▶ **Goal of the exercise**: Among the entries below, extract exactly the lines that run from the one with "sky130_fd_sc_hd__o21bai_2,1" through the one with "met5 | - | 0 | 0 |", both ends included.

▶ **Record set**:
### src/rtl/lsu_pkg.sv
// Shared definitions for the load/store unit: RV32I funct3 codes, FSM state
// encoding and the word-address helper.
package lsu_pkg;

    localparam logic [2:0] F3_LB  = 3'd0;
    localparam logic [2:0] F3_LH  = 3'd1;
    localparam logic [2:0] F3_LW  = 3'd2;
    localparam logic [2:0] F3_LBU = 3'd4;
    localparam logic [2:0] F3_LHU = 3'd5;
    localparam logic [2:0] F3_SB  = 3'd0;
    localparam logic [2:0] F3_SH  = 3'd1;
    localparam logic [2:0] F3_SW  = 3'd2;

    typedef enum logic {
        IDLE   = 1'b0,
        RMW_WR = 1'b1
    } lsu_state_e;

    function automatic logic [31:0] word_addr(input logic [31:0] addr);
        return {addr[31:2], 2'b00};
    endfunction

endpackage

### src/rtl/lsu_align.sv
// Combinational datapath of the LSU: load lane extract/extend, byte/half
// store merge into the old word, and request error decode.
module lsu_align
    import lsu_pkg::*;
#(
    parameter int DM_DEPTH    = 64,
    parameter int CHECK_RANGE = 1
) (
    input  logic [2:0]  funct3,
    input  logic        we,
    input  logic [31:0] addr,
    input  logic [31:0] wdata,
    input  logic [31:0] rdata,
    output logic [31:0] load_data,
    output logic [31:0] merged,
    output logic        err
);

    localparam logic [29:0] DEPTH_W = 30'(DM_DEPTH);

    logic [7:0]  byte_s;
    logic [15:0] half_s;
    logic        illegal_s;
    logic        misaligned_s;
    logic        range_err_s;

    // Load: pick the addressed lane and sign- or zero-extend it
    always_comb begin
        byte_s    = 8'h00;
        half_s    = 16'h0000;
        load_data = 32'h0000_0000;
        case (addr[1:0])
            2'd0:    byte_s = rdata[7:0];
            2'd1:    byte_s = rdata[15:8];
            2'd2:    byte_s = rdata[23:16];
            2'd3:    byte_s = rdata[31:24];
            default: byte_s = rdata[7:0];
        endcase
        if (addr[1]) begin
            half_s = rdata[31:16];
        end else begin
            half_s = rdata[15:0];
        end
        case (funct3)
            F3_LB:   load_data = {{24{byte_s[7]}}, byte_s};
            F3_LH:   load_data = {{16{half_s[15]}}, half_s};
            F3_LW:   load_data = rdata;
            F3_LBU:  load_data = {24'h00_0000, byte_s};
            F3_LHU:  load_data = {16'h0000, half_s};
            default: load_data = 32'h0000_0000;
        endcase
    end

    // Store: overlay the new byte/half onto the word just read from dm
    always_comb begin
        merged = rdata;
        case (funct3)
            F3_SB: begin
                case (addr[1:0])
                    2'd0:    merged[7:0]   = wdata[7:0];
                    2'd1:    merged[15:8]  = wdata[7:0];
                    2'd2:    merged[23:16] = wdata[7:0];
                    2'd3:    merged[31:24] = wdata[7:0];
                    default: merged        = rdata;
                endcase
            end
            F3_SH: begin
                if (addr[1]) begin
                    merged[31:16] = wdata[15:0];
                end else begin
                    merged[15:0] = wdata[15:0];
                end
            end
            default: merged = rdata;
        endcase
    end

    // Error decode; any of the three classes rejects the access
    always_comb begin
        if (we) begin
            illegal_s = (funct3 > F3_SW);
        end else begin
            illegal_s = (funct3 == 3'd3) || (funct3[2:1] == 2'b11);
        end
        case (funct3[1:0])
            2'd1:    misaligned_s = addr[0];
            2'd2:    misaligned_s = (addr[1:0] != 2'b00);
            default: misaligned_s = 1'b0;
        endcase
        range_err_s = (CHECK_RANGE != 0) && (addr[31:2] >= DEPTH_W);
        err = illegal_s || misaligned_s || range_err_s;
    end

endmodule

### src/rtl/lsu_mem_stage.sv
// Load/store unit between execute and a word-only data memory; byte/half
// stores are done as a read-modify-write over two dm cycles.
module lsu_mem_stage
    import lsu_pkg::*;
#(
    parameter int DM_DEPTH    = 64,
    parameter int CHECK_RANGE = 1
) (
    input  logic        clk,
    input  logic        rst_n,
    input  logic        req_valid,
    output logic        req_ready,
    input  logic        req_we,
    input  logic [2:0]  req_funct3,
    input  logic [31:0] req_addr,
    input  logic [31:0] req_wdata,
    output logic        resp_valid,
    output logic [31:0] resp_rdata,
    output logic        resp_err,
    output logic        dm_mem_write,
    output logic [31:0] dm_addr,
    output logic [31:0] dm_wdata,
    input  logic [31:0] dm_rdata
);

    lsu_state_e  state_r;
    logic        resp_valid_r;
    logic [31:0] resp_rdata_r;
    logic        resp_err_r;
    logic [31:0] merged_r;
    logic [31:0] addr_r;

    logic [31:0] load_data_s;
    logic [31:0] merged_s;
    logic        err_s;
    logic        accept_s;
    logic        is_sw_s;

    lsu_align #(
        .DM_DEPTH    (DM_DEPTH),
        .CHECK_RANGE (CHECK_RANGE)
    ) u_align (
        .funct3    (req_funct3),
        .we        (req_we),
        .addr      (req_addr),
        .wdata     (req_wdata),
        .rdata     (dm_rdata),
        .load_data (load_data_s),
        .merged    (merged_s),
        .err       (err_s)
    );

    // Request handshake and dm port muxing; the write strobe is gated by
    // rst_n so a pending write vanishes the instant reset asserts
    always_comb begin
        accept_s  = req_valid && (state_r == IDLE);
        is_sw_s   = req_we && (req_funct3 == F3_SW);
        req_ready = (state_r == IDLE);
        if (state_r == RMW_WR) begin
            dm_addr      = addr_r;
            dm_wdata     = merged_r;
            dm_mem_write = rst_n;
        end else begin
            dm_addr      = word_addr(req_addr);
            dm_wdata     = req_wdata;
            dm_mem_write = rst_n && accept_s && is_sw_s && !err_s;
        end
    end

    // FSM and registered response
    always_ff @(posedge clk or negedge rst_n) begin
        if (!rst_n) begin
            state_r      <= IDLE;
            resp_valid_r <= 1'b0;
            resp_rdata_r <= 32'h0000_0000;
            resp_err_r   <= 1'b0;
            merged_r     <= 32'h0000_0000;
            addr_r       <= 32'h0000_0000;
        end else begin
            resp_valid_r <= 1'b0;
            case (state_r)
                IDLE: begin
                    if (accept_s) begin
                        if (err_s) begin
                            resp_valid_r <= 1'b1;
                            resp_rdata_r <= 32'h0000_0000;
                            resp_err_r   <= 1'b1;
                        end else if (!req_we) begin
                            resp_valid_r <= 1'b1;
                            resp_rdata_r <= load_data_s;
                            resp_err_r   <= 1'b0;
                        end else if (is_sw_s) begin
                            resp_valid_r <= 1'b1;
                            resp_rdata_r <= 32'h0000_0000;
                            resp_err_r   <= 1'b0;
                        end else begin
                            merged_r <= merged_s;
                            addr_r   <= word_addr(req_addr);
                            state_r  <= RMW_WR;
                        end
                    end
                end
                RMW_WR: begin
                    resp_valid_r <= 1'b1;
                    resp_rdata_r <= 32'h0000_0000;
                    resp_err_r   <= 1'b0;
                    state_r      <= IDLE;
                end
                default: state_r <= IDLE;
            endcase
        end
    end

    assign resp_valid = resp_valid_r;
    assign resp_rdata = resp_rdata_r;
    assign resp_err   = resp_err_r;

endmodule

### config.mk
export PLATFORM = sky130hd
export DESIGN_NAME = lsu_mem_stage
export DESIGN_NICKNAME = d
export VERILOG_FILES = /design/src/rtl/lsu_pkg.sv /design/src/rtl/lsu_align.sv /design/src/rtl/lsu_mem_stage.sv
export SDC_FILE = /design/constraint.sdc
export NUM_CORES = 1
export LEC_CHECK = 0
export ABC_AREA = 1
export CAP_MARGIN = 20
export CORE_MARGIN = 4
export CORE_UTILIZATION = 40
export CTS_CLUSTER_SIZE = 24
export DETAILED_ROUTE_END_ITERATION = 8
export DONT_BUFFER_PORTS = 1
export HOLD_SLACK_MARGIN = 0.02
export PLACE_DENSITY = 0.57
export SYNTH_ARGS = -nofsm -noshare
export SYNTH_HDL_FRONTEND = slang
export SYNTH_SLANG_ARGS = --single-unit
### constraint.sdc
create_clock -name clk -period 5.8 [get_ports clk]
set_input_delay 1.74 -clock clk [delete_from_list [all_inputs] [get_ports clk]]
set_output_delay 1.74 -clock clk [all_outputs]
set_load 0.01 [all_outputs]
## After elaboration in Yosys (flattened, before gate mapping)

Index checks and enable logic that the tools add are counted.

- Bits in registers: 97
- Input bits: 103
- Output and inout port bits: 100
- Word-level logic and storage cells: 73

- $lt $le $gt $ge: 2
- Eq/ne operators: 13
- Mux-type cells: 35
- Bitwise gates (word level): 3
- Reduce and logical (&&, ||, !) cells: 14

Operators by type and width:

| operator | number |
|---|---|
| $mux 32 | 6 |
| $pmux 32 s5 | 1 |
| $pmux 32 s2 | 2 |
| $mux 16 | 3 |
| $mux 8 | 4 |
| $pmux 8 s4 | 1 |
| $ge 30x7->1 const B | 1 |
| $mux 1 | 14 |
| $eq 2x2->1 const B | 4 |
| $pmux 1 s2 | 4 |
| $eq 3x2->1 const B | 2 |
| $eq 3x3->1 const B | 2 |
| $logic_and 1x1->1 | 5 |
| $reduce_and 5->1 | 1 |
| $eq 2x1->1 const B | 2 |
| $ne 4x2->1 const B | 1 |
| $eq 3x1->1 const B | 1 |
| $gt 3x2->1 const B | 1 |
| $logic_not 3->1 | 1 |
| $logic_or 1x1->1 | 3 |
| $not 1->1 | 3 |
| $logic_not 2->1 | 1 |
| $ne 2x1->1 const B | 1 |
| $reduce_and 2->1 | 1 |
| other kinds (2) | 2 |

## Longest topological paths before layout

- Depth in word-level cells: 8
- Gate-level depth with buffers: 13
- Mapped depth without buffers: 12

## Hierarchy

A second synthesis with hierarchy kept.

- Cells, all modules: 928
- Area total of the unflattened synthesis: 6232.2 µm²

By module, submodules not included:

| module | instances | cells an instance | area an instance (µm²) | seq. area each (µm²) |
|---|---|---|---|---|
| lsu_mem_stage | 1 | 597 | 4541.9 | 2427.3 |
| lsu_align | 1 | 331 | 1690.4 | 0.0 |

## Least setup slack after synthesis

OpenSTA, ideal clock, no wires.

- Path type: input-to-output
- Start: input req_funct3[0]
- End: output dm_mem_write
- Data arrival time: 2814 ps
- Required time: 4060 ps
- Setup slack: 1246 ps
- Stages on the path: 7
- Path buffers: 1
- Cell sequence: inv_1 ha_1 nand2_2 inv_1 clkbuf_1 nand4_1 o21ai_0

- Cells in the longest elaborated chain, start to end: 8
- Elaborated cells on any way between the ends: 15
- Classes of those cells: 1 x order compare; 4 x eq/ne; 3 x mux; 7 x reduce/logical

RTL lines:

| item | line | source |
|---|---|---|
| start: declaration | lsu_mem_stage.sv:14 | `input logic [2:0] req_funct3,` |
| parallel branches: the longest is 6 deep, another holds $gt 3x2->1 | n/a |  |
| $logic_and 1x1->1 * | lsu_mem_stage.sv:66 | `dm_mem_write = rst_n && accept_s && is_sw_s && !err_s;` |
| $mux 1 * | lsu_mem_stage.sv:59 | `if (state_r == RMW_WR) begin` |
| end: declaration | lsu_mem_stage.sv:20 | `output logic dm_mem_write,` |

Every way passes the cells marked *.

## Worst setup path in the final report

Ends and elaborated chain as after synthesis.

==> metrics.log <==
INFO  metric run_status = finished, final reports clean
INFO  metric die_height = 131.6 um
INFO  metric start_util = 0.4143
INFO  metric antenna_left = 0
INFO  metric routed_wire_per_std_cell = 18.23 um
INFO  metric synth.lib_cells_used.distinct = 36
INFO  metric clock.fmax = 208.2 MHz
INFO  metric critical_path.reg2reg.endpoint = merged_r[21]
INFO  metric slew_headroom = 0.3907
INFO  metric slowest_delay = 440 ps
INFO  metric grt_pass1_vias = about 5400
INFO  metric clock_insertion_delay_worst_skew = 350 ps
INFO  metric p_switching = about 0.00038 W
INFO  metric post_cts_hold_buffer_count = 0
INFO  metric crit_path_start = req_funct3[0]
INFO  metric synth.cell_area = 6112 um^2
INFO  metric die_area = 17320 um^2
INFO  metric synthesis.area_per_instance = approximately 6.5 um^2
INFO  metric layout_cells_sized_above_1 = 0.04751
INFO  metric synth_top_area_frac = 0.3971
INFO  metric timing.final.ws_setup = between 900 and 1000 ps
INFO  metric initial_antenna_violation_count = 0
INFO  metric tightest_slew = 911.8 ps
INFO  metric grt_pass1_wl = approximately 31 mm
INFO  metric path_cells = inv_1 > ha_1 > nand2_2 > inv_1 > nand4_1 > o21ai_0
INFO  metric insertedDiodeCount = 0
INFO  metric gr-total-overflow = 0
INFO  metric yosysSeqAreaShare = 0.3971
INFO  metric clock_tree.root_cell = sky130_fd_sc_hd__clkbuf_16
INFO  metric cpMostUsedCell = sky130_fd_sc_hd__inv_1
INFO  metric cts.htree.levels = 3
INFO  metric yosys_warnings = 0
INFO  metric timing.final.max_slew_violations = 0
INFO  metric vias_per_cell = around 5.3
INFO  metric power_frac_seq = 0.469
INFO  metric dp_hpwl = between 10 and 15 mm
INFO  metric final.min_clock_period = 4803 ps
INFO  metric timing.max_cap.violations = 0
INFO  metric ctsResizeCount = 0
INFO  metric worstPathMaxFanout = 21
INFO  metric p_leak = ~3.7 nW
INFO  metric die_width = 131.6 um
INFO  metric num_io_pins = slightly above 200
INFO  metric cts_buffers = 9
INFO  metric final.hold.worst_slack = 467.7 ps
INFO  metric sw_frac_of_total = 0.2609
INFO  metric drt-initial-drc-count = ~510
INFO  metric setup.worst_path.end_class = output port
INFO  metric dpl_ws = between 900 and 1000 ps
INFO  metric post_cts_buffers = 0
INFO  metric power_frac_comb = 0.097
INFO  metric drc = 0
INFO  metric tritoncts = built
INFO  metric rows = 44
INFO  metric layout.cells.most_common = sky130_fd_sc_hd__nand2_1
INFO  metric timing.hold.worst_path_depth = 2
INFO  metric hold_ep = addr_r[12]
INFO  metric gpl.final_weighted_congestion = 0.9361
INFO  metric port_buffers = 0
INFO  metric setup.reg_to_reg.worst_slack = around 3600 ps
INFO  metric syn-instance-count = ~940
INFO  metric synthTopCellsByArea = sky130_fd_sc_hd__dfrtp_1 (40%), sky130_fd_sc_hd__nand2_1 (28%), sky130_fd_sc_hd__nand3_1 (8.3%)
INFO  metric floorplan.core_area = about 15000 um^2
INFO  metric max-vdd-ir-drop = 0.1267 mV
INFO  metric synth.largest_area_cell = sky130_fd_sc_hd__dfrtp_1
INFO  metric setup_violators_final = 0
INFO  metric path_class = input port to output port
INFO  metric grt_setup_unrepaired = no
INFO  metric power_density = about 230 nW/um^2
INFO  metric finalClockSkew = between 5 and 6 ps
INFO  metric max-clock-path-buffers = 2
INFO  metric critical-path-slowest-cell = sky130_fd_sc_hd__inv_1
INFO  metric finalNetCount = between 1000 and 1500
INFO  metric layout_common_cells = sky130_fd_sc_hd__nand2_1 (451), sky130_fd_sc_hd__nand3_1 (101), sky130_fd_sc_hd__dfrtp_1 (96)
INFO  metric grt_util_all_layers = 0.2239
INFO  metric ys_ff_latch = 97
INFO  metric critical_path_source_type = input port
INFO  metric clock_sink_count = 97
INFO  metric detailroute.via_count = roughly 5800
INFO  metric drtPass1Iterations = 5
INFO  metric origin_of_the_worst_min_delay_path = addr_r[12]
INFO  metric p_clk_frac = 0.434
INFO  metric timing_hold_violations_final = 0
INFO  metric p_int = 0.001069 W
INFO  metric worst-endpoint-required = 4060 ps
INFO  metric area_delta_synth_final = 5.015%
INFO  metric cts.reportedPaths.clkPinSlew = about 70 ps
INFO  metric rr_startpoint = state_r
INFO  metric grt_start_max_net_pins = 100
INFO  metric final.period_utilization = 0.8280
INFO  metric hp-class = register to register
INFO  metric worst_ep_arrival_time = about 3100 ps
INFO  metric totalNegativeSetupSlack = 0 ps
INFO  metric reg2reg_depth = 6
INFO  metric finalWirelength = between 15 and 20 mm
-- final cells by class --
class | instances | area, um^2
clock inverters | 6 | 75.07
repair buffers | 3 | 22.52
inverters | 76 | 290.3
clock buffers | 10 | 239.0
flip-flops and latches | 97 | 2429
fillers | 1581 | 8335
multi-input cells | 713 | 3133
well taps | 184 | 230.2
-- cell families (layout without fill, tap and decap cells) --
kind of cell / Yosys count / after routing / synth area share
buf+inv: 128 / 95 / 0.09089
flops: 97 / 97 / 0.3971
simple gates: 596 / 596 / 0.4004
other cells: 1 / 2 / 0.0006135
fa+ha+maj: 4 / 4 / 0.008189
compound gates: 111 / 111 / 0.1028
-- worst max-delay path, delay by kind of cell --
kind | cells | cell delay (ps)
and+or+nand+nor | 2 | 220
AOI/OAI and AO/OA | 1 | 420
adders and majority gates | 1 | 180
buffers and inverters | 2 | 500
-- power by group through the flow --
stage | clock [W] | combinational [W] | sequential (W)
floorplan | 0 | 0.000117 | 0.000691
global placement | 0 | 0.000141 | 0.000691
detailed placement | 0 | 0.000140 | 0.000691
CTS | 0.000650 | 0.000140 | 0.000678
global route | 0.000672 | 0.000159 | 0.000678
finish | 0.000629 | 0.000140 | 0.000678
-- cells in the mapped netlist --
master,instances
sky130_fd_sc_hd__nand3_1,101
sky130_fd_sc_hd__nand2_4,1
sky130_fd_sc_hd__clkbuf_1,19
sky130_fd_sc_hd__o221ai_1,1
sky130_fd_sc_hd__nor2_4,2
sky130_fd_sc_hd__nand3_4,1
sky130_fd_sc_hd__nand3b_1,1
sky130_fd_sc_hd__buf_1,1
sky130_fd_sc_hd__nor2_2,2
sky130_fd_sc_hd__a32oi_1,5
sky130_fd_sc_hd__nand3_2,2
sky130_fd_sc_hd__o21ai_0,62
sky130_fd_sc_hd__conb_1,1
sky130_fd_sc_hd__inv_2,6
sky130_fd_sc_hd__and2_1,1
sky130_fd_sc_hd__clkinv_1,1
sky130_fd_sc_hd__a22oi_1,4
sky130_fd_sc_hd__o21bai_2,1
sky130_fd_sc_hd__ha_1,4
sky130_fd_sc_hd__clkinv_4,1
sky130_fd_sc_hd__o211ai_1,7
sky130_fd_sc_hd__buf_6,2
sky130_fd_sc_hd__dfrtp_1,97
sky130_fd_sc_hd__a41oi_2,1
sky130_fd_sc_hd__o21ai_1,1
sky130_fd_sc_hd__inv_1,68
sky130_fd_sc_hd__buf_4,7
sky130_fd_sc_hd__nand4_1,1
sky130_fd_sc_hd__o21a_1,1
sky130_fd_sc_hd__nand2_2,5
sky130_fd_sc_hd__a21boi_0,1
sky130_fd_sc_hd__nand2_1,451
sky130_fd_sc_hd__nand4_2,1
sky130_fd_sc_hd__buf_2,23
sky130_fd_sc_hd__nor2_1,27
sky130_fd_sc_hd__a21oi_1,27
-- routing by layer --
| layer | vias to the layer above | track usage | wire length (um) |
|---|---|---|---|
| li1 | 2880 | - | - |
| met1 | 2654 | 0.2837 | 8455 |
| met2 | 236 | 0.3507 | 8922 |
| met3 | 40 | 0.08219 | 1929 |
| met4 | 0 | 0.08401 | 543 |
| met5 | - | 0 | 0 |
-- registers in the layout, indices dropped and copies added, names as in the netlist --
signal / flops
merged_r: 32
resp_valid: 1
addr_r: 30
resp_err: 1
state_r: 1
resp_rdata: 32
-- stage by stage --
stage	utilization	power, W	area, um^2	instances
after global routing	0.4350	0.001509	6419	1089
after CTS	0.4350	0.001468	6419	1089
after floorplan	-	0.0008079	6116	938
after global placement	0.4138	0.0008316	6105	1073
final	0.4350	0.001447	6419	1089
after detailed placement	0.4138	0.0008308	6105	1073
-- worst max-delay path by stage --
stage,end,slack (ps),cells past startpoint
2_1_floorplan,dm_mem_write,1250,7
3_3_place_gp,dm_mem_write,1000,6
3_5_place_dp,dm_mem_write,960,6
4_1_cts,dm_mem_write,960,6
5_1_grt,dm_mem_write,780,6
6_report,dm_mem_write,1000,6
Note: power is estimated with default switching activity, not from simulation.
==> variant 1, RTL diff (same flow settings) <==
Register the output `resp_err` once more, without a reset; this adds one clock of latency there. The other outputs are not delayed to match.
--- a/src/rtl/lsu_mem_stage.sv
+++ b/src/rtl/lsu_mem_stage.sv
@@ -114,5 +114,7 @@
     assign resp_valid = resp_valid_r;
     assign resp_rdata = resp_rdata_r;
-    assign resp_err   = resp_err_r;
+    always_ff @(posedge clk) begin
+        resp_err <= resp_err_r;
+    end
 
 endmodule
Function: changed (a bounded check fails within 4 cycles, from zero or initial values and one cycle with rst_n low).
==> variant 1 against the unedited design <==
  * Global-route usage is essentially flat
  * Maximum frequency shrank 0.35%
  * Worst setup slack worse by 0.017 ns
  * Power grew 6.2%
  * Highest routed layer unchanged
  * Wire length up 0.32%
  * Critical path type unchanged
  * Synthesized area increased by 0.33%
  * Combinational power hardly changed
  * Final cell count about the same
  * Cell area up 0.88%
  * Sequential cell count rose by 1
==> variant 1: results <==
export IMPL_power_frac_comb_pct=9.1
export IMPL_vdd_drop_max_mv=0.119
export IMPL_grt_use_met1_pct=29.1
export IMPL_buf_share_pct=0.348
export IMPL_gp_congestion=0.926
export IMPL_first_global_vias=5462
export IMPL_grt_met3_usage_pct=7.75
export IMPL_avgViaCountPerCell=5.31
export IMPL_drt_iter0_markers=453
export IMPL_m1WireLength_um=8570
export IMPL_power_share_sequential_pct=44.6
export IMPL_layout_nets=1008
export IMPL_avgSynthCellArea_um2=6.54
export IMPL_clkbuf_count=9
export IMPL_status="finished, final reports clean"
export IMPL_fin_skew_ns=0.00565
export IMPL_hpwl_um=14500
export IMPL_synthArstFlopShare_pct=99.0
export IMPL_grt_total_usage_pct=22.4
export IMPL_multi_input_area_share_pct=48.4
export IMPL_final_cells=1090
export IMPL_ys_seq_area_share_pct=39.9
export IMPL_drtPass1Iterations=6
export IMPL_power_switching_mw=0.386
export IMPL_final_clk_cell_share_pct=5.41
export IMPL_p_leak_nw=3.71
export IMPL_area_sequential_mm2=0.00245
export IMPL_seq_share_pct=37.8
export IMPL_finalCritPeriodShare_pct=83.1
## variant 1: changes by cell type after synthesis
cell     before  now
dfxtp_1       0    1
## variant 1: worst min path at each step
stage	start	endpoint	slack, ns	cells after the start
6_report	resp_err_r	resp_err	0.38	0
5_1_grt	resp_err_r	resp_err	0.39	0
4_1_cts	resp_err_r	resp_err	0.38	0
3_5_place_dp	resp_err_r	resp_err	0.36	0
3_3_place_gp	resp_err_r	resp_err	0.36	0
2_1_floorplan	resp_err_r	resp_err	0.35	0
## variant 1: cell families (layout without fill, tap and decap cells)
kind of cell | after synthesis | after routing | share of synthesized area, %
other | 1 | 2 | 0.0612
buffers and inverters | 128 | 95 | 9.06
adder cells (fa/ha/maj) | 4 | 4 | 0.816
AO/OA/AOI/OAI | 111 | 111 | 10.2
flip-flops | 98 | 98 | 39.9
AND/OR/NAND/NOR | 596 | 596 | 39.9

▶ **Answer to the exercise**:
sky130_fd_sc_hd__o21bai_2,1
sky130_fd_sc_hd__ha_1,4
sky130_fd_sc_hd__clkinv_4,1
sky130_fd_sc_hd__o211ai_1,7
sky130_fd_sc_hd__buf_6,2
sky130_fd_sc_hd__dfrtp_1,97
sky130_fd_sc_hd__a41oi_2,1
sky130_fd_sc_hd__o21ai_1,1
sky130_fd_sc_hd__inv_1,68
sky130_fd_sc_hd__buf_4,7
sky130_fd_sc_hd__nand4_1,1
sky130_fd_sc_hd__o21a_1,1
sky130_fd_sc_hd__nand2_2,5
sky130_fd_sc_hd__a21boi_0,1
sky130_fd_sc_hd__nand2_1,451
sky130_fd_sc_hd__nand4_2,1
sky130_fd_sc_hd__buf_2,23
sky130_fd_sc_hd__nor2_1,27
sky130_fd_sc_hd__a21oi_1,27
-- routing by layer --
| layer | vias to the layer above | track usage | wire length (um) |
|---|---|---|---|
| li1 | 2880 | - | - |
| met1 | 2654 | 0.2837 | 8455 |
| met2 | 236 | 0.3507 | 8922 |
| met3 | 40 | 0.08219 | 1929 |
| met4 | 0 | 0.08401 | 543 |
| met5 | - | 0 | 0 |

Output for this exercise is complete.